BEGIN RAW DATA

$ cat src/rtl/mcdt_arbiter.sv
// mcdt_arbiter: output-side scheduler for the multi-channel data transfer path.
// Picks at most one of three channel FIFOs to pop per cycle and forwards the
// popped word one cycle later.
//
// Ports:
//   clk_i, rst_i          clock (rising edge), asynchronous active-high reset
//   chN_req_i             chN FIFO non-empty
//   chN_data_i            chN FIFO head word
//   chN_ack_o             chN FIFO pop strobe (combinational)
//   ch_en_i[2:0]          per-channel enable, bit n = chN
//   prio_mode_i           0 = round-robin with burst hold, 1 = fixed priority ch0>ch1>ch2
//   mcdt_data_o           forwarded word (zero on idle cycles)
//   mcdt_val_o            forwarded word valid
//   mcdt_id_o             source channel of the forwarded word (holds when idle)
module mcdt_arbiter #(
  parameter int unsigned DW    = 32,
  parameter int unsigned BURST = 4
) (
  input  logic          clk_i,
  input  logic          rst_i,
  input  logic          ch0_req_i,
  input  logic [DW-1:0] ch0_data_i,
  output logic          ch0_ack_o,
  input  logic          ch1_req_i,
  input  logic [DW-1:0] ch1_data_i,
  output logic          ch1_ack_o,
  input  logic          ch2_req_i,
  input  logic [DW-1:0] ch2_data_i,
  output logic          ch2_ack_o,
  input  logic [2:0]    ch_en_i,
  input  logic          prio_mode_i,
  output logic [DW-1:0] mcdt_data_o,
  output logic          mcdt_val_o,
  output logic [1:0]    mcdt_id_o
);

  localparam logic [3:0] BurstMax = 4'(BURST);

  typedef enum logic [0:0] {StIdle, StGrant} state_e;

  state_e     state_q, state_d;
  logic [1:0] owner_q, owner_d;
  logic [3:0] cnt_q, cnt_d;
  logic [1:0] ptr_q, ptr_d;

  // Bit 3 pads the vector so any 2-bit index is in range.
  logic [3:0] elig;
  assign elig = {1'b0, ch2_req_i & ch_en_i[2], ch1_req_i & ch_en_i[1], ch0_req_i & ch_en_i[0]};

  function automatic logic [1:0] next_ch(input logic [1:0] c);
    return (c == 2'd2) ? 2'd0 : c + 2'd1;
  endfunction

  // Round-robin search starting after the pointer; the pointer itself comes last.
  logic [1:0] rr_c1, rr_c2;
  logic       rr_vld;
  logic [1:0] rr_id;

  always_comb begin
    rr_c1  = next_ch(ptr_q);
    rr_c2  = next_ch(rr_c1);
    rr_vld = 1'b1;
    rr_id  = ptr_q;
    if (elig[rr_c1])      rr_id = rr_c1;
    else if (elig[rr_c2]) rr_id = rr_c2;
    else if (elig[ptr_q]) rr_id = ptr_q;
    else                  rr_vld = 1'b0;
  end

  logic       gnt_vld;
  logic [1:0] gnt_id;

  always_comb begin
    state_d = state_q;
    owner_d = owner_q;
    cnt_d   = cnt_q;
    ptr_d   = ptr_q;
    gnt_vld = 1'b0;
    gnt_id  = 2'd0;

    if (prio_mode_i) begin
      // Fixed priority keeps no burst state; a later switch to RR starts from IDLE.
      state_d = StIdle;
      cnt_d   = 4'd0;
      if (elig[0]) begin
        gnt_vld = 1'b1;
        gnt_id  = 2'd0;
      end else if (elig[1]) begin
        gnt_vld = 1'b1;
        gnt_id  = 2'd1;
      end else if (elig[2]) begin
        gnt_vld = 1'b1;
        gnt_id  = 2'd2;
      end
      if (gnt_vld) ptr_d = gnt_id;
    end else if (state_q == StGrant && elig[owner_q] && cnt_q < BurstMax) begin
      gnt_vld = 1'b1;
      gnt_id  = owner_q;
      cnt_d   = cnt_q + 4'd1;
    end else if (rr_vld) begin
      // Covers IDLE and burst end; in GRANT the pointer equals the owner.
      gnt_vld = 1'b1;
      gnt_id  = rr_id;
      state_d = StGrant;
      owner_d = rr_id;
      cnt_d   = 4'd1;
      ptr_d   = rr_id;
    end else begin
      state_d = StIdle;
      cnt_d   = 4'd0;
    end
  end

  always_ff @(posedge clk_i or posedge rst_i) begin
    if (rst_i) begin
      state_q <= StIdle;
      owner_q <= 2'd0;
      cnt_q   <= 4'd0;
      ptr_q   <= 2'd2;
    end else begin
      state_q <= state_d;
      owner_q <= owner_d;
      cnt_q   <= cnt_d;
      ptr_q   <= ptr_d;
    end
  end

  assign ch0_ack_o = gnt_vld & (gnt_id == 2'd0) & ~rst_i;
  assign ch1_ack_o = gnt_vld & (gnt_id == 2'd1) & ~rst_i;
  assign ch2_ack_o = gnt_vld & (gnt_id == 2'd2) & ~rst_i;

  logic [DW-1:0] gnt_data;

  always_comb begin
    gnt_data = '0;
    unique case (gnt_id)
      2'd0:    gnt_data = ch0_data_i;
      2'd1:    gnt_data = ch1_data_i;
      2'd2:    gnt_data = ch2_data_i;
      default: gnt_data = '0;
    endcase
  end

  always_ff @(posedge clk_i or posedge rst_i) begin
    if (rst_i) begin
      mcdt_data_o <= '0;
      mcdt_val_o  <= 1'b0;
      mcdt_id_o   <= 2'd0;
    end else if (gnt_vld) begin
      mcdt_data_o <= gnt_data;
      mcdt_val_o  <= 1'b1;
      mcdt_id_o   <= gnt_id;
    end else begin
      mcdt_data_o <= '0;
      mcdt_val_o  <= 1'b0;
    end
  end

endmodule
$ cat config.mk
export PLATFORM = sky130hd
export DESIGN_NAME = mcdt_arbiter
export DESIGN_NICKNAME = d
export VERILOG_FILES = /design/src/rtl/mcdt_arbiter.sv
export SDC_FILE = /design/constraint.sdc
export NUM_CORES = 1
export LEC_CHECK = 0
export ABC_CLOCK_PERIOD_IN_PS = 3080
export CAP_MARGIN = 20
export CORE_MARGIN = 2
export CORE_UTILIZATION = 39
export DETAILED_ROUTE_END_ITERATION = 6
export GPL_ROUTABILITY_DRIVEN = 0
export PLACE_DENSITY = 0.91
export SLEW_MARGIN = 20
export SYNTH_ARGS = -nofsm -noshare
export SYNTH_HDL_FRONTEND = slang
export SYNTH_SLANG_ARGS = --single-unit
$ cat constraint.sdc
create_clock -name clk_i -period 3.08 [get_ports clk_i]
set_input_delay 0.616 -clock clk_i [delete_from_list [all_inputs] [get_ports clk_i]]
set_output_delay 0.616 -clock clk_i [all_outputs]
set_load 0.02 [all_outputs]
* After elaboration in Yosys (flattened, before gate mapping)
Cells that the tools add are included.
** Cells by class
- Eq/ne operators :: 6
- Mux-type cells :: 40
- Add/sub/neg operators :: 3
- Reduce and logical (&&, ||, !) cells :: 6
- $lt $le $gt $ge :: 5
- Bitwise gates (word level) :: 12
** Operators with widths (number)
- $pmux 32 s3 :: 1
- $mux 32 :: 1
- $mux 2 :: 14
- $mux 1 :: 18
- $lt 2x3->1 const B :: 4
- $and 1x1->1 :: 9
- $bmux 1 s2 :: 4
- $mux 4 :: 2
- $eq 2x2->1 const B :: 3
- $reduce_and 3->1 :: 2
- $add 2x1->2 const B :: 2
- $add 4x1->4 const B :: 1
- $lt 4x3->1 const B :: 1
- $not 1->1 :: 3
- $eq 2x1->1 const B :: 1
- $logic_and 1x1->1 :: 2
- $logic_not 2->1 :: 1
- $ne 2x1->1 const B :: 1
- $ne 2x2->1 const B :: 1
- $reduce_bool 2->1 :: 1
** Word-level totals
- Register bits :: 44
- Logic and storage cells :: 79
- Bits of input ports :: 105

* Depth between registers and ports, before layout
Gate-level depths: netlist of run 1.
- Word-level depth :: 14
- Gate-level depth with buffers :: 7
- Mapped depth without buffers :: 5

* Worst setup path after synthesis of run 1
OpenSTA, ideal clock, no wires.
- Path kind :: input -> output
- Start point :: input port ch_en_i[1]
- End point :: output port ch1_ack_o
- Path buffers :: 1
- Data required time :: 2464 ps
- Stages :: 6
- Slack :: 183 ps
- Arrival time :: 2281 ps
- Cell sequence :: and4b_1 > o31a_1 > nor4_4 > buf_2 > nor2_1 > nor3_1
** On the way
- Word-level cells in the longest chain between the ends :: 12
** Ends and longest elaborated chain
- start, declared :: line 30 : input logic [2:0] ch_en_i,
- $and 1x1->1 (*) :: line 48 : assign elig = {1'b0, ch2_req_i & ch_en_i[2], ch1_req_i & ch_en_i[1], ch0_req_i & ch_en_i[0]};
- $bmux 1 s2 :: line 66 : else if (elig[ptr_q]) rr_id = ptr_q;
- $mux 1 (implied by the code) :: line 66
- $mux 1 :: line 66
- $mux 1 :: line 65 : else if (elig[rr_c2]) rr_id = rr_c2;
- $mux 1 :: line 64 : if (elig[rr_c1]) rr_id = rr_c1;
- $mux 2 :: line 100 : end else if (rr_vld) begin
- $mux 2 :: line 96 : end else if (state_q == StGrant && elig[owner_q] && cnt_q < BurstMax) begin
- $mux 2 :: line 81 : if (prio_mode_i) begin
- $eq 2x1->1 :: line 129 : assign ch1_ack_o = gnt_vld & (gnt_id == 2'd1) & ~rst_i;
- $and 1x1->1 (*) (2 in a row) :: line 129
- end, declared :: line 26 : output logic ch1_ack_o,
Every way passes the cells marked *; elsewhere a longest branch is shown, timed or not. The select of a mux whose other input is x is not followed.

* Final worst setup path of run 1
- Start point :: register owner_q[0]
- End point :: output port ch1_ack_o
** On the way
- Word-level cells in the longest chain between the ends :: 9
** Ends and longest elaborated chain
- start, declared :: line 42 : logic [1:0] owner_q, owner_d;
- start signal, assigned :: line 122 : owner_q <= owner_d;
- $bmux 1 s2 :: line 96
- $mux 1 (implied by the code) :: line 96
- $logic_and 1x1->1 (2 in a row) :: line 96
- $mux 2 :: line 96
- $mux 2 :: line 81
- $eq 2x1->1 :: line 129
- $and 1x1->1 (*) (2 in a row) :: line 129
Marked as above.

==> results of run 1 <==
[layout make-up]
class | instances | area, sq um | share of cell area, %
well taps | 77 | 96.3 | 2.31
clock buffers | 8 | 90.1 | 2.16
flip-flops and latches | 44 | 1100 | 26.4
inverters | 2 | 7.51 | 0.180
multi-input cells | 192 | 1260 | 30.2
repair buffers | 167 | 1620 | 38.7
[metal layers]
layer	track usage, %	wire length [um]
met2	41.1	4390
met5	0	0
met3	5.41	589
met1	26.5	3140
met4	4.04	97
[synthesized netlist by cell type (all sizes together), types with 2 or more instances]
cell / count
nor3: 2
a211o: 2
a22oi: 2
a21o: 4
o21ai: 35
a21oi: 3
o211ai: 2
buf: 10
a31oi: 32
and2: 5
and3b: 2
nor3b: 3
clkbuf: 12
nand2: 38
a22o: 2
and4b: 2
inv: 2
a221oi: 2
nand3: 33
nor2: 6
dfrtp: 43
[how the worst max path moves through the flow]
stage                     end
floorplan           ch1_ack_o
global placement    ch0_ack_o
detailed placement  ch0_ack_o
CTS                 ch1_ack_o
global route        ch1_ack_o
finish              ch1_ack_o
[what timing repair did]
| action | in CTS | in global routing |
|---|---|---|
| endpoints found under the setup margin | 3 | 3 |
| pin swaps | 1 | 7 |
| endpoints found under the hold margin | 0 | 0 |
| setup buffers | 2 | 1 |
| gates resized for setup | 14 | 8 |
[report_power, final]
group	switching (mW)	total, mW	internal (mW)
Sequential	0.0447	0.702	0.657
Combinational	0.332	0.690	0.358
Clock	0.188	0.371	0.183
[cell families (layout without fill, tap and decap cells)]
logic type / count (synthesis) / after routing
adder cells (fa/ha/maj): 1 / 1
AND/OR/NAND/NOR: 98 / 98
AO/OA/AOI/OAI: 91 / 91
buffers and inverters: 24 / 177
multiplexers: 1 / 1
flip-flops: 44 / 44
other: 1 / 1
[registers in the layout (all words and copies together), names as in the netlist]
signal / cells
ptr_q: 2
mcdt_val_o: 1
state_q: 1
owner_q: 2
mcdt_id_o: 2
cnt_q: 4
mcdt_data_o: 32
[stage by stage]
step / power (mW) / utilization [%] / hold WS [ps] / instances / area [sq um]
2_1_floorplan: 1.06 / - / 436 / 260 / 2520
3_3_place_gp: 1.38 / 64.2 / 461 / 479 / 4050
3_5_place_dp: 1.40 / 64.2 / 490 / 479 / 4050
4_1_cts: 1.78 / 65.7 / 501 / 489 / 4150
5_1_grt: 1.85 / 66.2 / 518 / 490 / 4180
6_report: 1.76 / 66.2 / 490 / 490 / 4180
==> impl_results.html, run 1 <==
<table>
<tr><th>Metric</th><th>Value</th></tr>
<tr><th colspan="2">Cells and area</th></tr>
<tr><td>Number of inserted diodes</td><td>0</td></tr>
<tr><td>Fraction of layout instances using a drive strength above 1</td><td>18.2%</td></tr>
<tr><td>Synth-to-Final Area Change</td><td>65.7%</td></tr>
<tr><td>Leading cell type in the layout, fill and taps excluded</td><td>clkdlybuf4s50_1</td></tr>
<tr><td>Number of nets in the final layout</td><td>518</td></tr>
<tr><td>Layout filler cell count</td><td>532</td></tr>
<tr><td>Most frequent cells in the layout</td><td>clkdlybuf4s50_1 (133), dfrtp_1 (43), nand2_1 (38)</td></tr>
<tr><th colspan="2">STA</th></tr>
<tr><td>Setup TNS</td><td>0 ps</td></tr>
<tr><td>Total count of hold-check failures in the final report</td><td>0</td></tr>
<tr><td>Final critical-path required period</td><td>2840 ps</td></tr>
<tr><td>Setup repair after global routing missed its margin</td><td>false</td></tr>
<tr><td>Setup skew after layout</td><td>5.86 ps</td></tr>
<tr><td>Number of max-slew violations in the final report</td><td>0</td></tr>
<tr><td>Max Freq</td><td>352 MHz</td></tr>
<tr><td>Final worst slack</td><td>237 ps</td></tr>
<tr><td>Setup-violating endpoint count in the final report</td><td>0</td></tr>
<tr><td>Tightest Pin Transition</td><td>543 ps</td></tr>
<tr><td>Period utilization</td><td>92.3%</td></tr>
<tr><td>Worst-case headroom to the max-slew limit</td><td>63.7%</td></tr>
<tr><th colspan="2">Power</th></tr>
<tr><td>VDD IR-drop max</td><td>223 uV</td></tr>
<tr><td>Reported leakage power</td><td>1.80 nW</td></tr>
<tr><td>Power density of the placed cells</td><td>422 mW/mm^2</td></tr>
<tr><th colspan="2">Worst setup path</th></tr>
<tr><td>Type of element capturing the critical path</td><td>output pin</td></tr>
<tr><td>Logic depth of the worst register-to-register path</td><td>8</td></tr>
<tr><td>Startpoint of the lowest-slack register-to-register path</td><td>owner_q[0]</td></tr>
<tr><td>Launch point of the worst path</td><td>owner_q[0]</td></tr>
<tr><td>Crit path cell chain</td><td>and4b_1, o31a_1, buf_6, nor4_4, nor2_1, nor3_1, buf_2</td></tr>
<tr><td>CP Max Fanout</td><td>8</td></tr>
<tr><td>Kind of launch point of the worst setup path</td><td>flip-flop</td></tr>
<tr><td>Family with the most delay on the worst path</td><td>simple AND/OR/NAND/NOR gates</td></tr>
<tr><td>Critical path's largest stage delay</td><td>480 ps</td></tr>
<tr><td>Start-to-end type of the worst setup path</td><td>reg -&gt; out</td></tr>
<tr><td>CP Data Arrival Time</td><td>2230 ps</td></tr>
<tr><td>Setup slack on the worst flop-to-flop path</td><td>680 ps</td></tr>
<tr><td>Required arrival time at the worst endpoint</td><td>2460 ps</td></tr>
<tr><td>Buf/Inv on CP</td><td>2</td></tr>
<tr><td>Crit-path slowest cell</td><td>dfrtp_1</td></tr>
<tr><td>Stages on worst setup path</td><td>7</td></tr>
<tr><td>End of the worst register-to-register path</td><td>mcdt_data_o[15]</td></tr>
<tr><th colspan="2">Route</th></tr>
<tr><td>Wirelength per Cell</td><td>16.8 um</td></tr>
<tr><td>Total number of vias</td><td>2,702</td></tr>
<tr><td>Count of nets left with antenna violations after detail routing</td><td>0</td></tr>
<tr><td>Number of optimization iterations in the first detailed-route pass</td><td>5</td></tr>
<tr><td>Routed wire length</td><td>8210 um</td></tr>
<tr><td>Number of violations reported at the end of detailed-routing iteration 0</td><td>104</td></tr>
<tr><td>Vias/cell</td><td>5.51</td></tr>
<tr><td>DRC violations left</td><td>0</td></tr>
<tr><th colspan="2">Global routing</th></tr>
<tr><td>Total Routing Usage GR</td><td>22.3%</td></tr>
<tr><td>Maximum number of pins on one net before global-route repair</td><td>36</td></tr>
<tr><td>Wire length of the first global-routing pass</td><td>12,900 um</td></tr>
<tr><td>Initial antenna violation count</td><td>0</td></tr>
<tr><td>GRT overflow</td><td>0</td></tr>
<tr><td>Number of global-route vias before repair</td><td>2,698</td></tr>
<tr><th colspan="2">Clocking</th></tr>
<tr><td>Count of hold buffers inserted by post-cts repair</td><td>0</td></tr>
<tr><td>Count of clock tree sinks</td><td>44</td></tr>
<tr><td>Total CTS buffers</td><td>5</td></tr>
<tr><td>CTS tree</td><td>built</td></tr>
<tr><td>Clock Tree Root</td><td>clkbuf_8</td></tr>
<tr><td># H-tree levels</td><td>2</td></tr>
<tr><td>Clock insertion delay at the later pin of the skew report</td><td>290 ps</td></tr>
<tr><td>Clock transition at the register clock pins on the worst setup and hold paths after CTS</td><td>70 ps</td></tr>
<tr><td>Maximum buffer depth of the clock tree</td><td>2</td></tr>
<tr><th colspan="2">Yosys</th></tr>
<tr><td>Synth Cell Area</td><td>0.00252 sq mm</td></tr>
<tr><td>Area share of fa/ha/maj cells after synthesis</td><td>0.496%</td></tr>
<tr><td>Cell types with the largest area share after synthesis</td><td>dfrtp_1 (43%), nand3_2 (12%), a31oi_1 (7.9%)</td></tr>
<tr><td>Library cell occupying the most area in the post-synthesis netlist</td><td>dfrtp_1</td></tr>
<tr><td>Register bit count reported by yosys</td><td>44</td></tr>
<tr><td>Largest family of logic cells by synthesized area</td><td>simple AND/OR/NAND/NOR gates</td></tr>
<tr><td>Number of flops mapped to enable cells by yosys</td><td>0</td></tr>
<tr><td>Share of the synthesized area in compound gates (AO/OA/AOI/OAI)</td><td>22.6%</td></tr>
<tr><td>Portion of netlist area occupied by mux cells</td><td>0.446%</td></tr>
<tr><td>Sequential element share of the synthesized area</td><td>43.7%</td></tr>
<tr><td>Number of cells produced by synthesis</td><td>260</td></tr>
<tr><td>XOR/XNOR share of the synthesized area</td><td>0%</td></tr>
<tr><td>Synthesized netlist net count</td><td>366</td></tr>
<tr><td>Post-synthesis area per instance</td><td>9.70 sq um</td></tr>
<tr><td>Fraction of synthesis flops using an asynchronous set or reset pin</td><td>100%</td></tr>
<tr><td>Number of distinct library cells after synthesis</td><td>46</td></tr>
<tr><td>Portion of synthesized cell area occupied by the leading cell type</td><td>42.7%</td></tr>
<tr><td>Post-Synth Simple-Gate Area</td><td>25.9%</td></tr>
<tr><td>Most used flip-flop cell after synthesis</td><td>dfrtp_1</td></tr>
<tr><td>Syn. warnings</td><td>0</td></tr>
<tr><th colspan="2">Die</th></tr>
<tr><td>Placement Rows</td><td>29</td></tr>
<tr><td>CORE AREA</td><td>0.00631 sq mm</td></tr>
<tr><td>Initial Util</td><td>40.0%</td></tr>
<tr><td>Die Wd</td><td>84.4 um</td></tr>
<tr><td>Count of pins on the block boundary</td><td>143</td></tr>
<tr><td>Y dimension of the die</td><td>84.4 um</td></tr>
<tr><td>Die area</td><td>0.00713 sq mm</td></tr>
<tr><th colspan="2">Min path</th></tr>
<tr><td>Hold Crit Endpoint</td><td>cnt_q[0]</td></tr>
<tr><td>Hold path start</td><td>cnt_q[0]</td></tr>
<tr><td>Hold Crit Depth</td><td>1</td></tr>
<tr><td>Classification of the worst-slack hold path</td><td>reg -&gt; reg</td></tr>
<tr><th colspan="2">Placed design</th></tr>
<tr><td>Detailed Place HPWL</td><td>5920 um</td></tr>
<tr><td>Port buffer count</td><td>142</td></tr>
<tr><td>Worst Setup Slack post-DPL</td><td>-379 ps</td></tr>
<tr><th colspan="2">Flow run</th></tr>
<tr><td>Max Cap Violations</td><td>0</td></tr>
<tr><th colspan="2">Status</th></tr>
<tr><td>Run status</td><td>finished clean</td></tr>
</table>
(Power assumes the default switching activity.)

END RAW DATA

AIM OF THE TASK. Copy out the lines above with "other" in them.

RESULT OF THIS EXERCISE.
Every way passes the cells marked *; elsewhere a longest branch is shown, timed or not. The select of a mux whose other input is x is not followed.
other: 1 / 1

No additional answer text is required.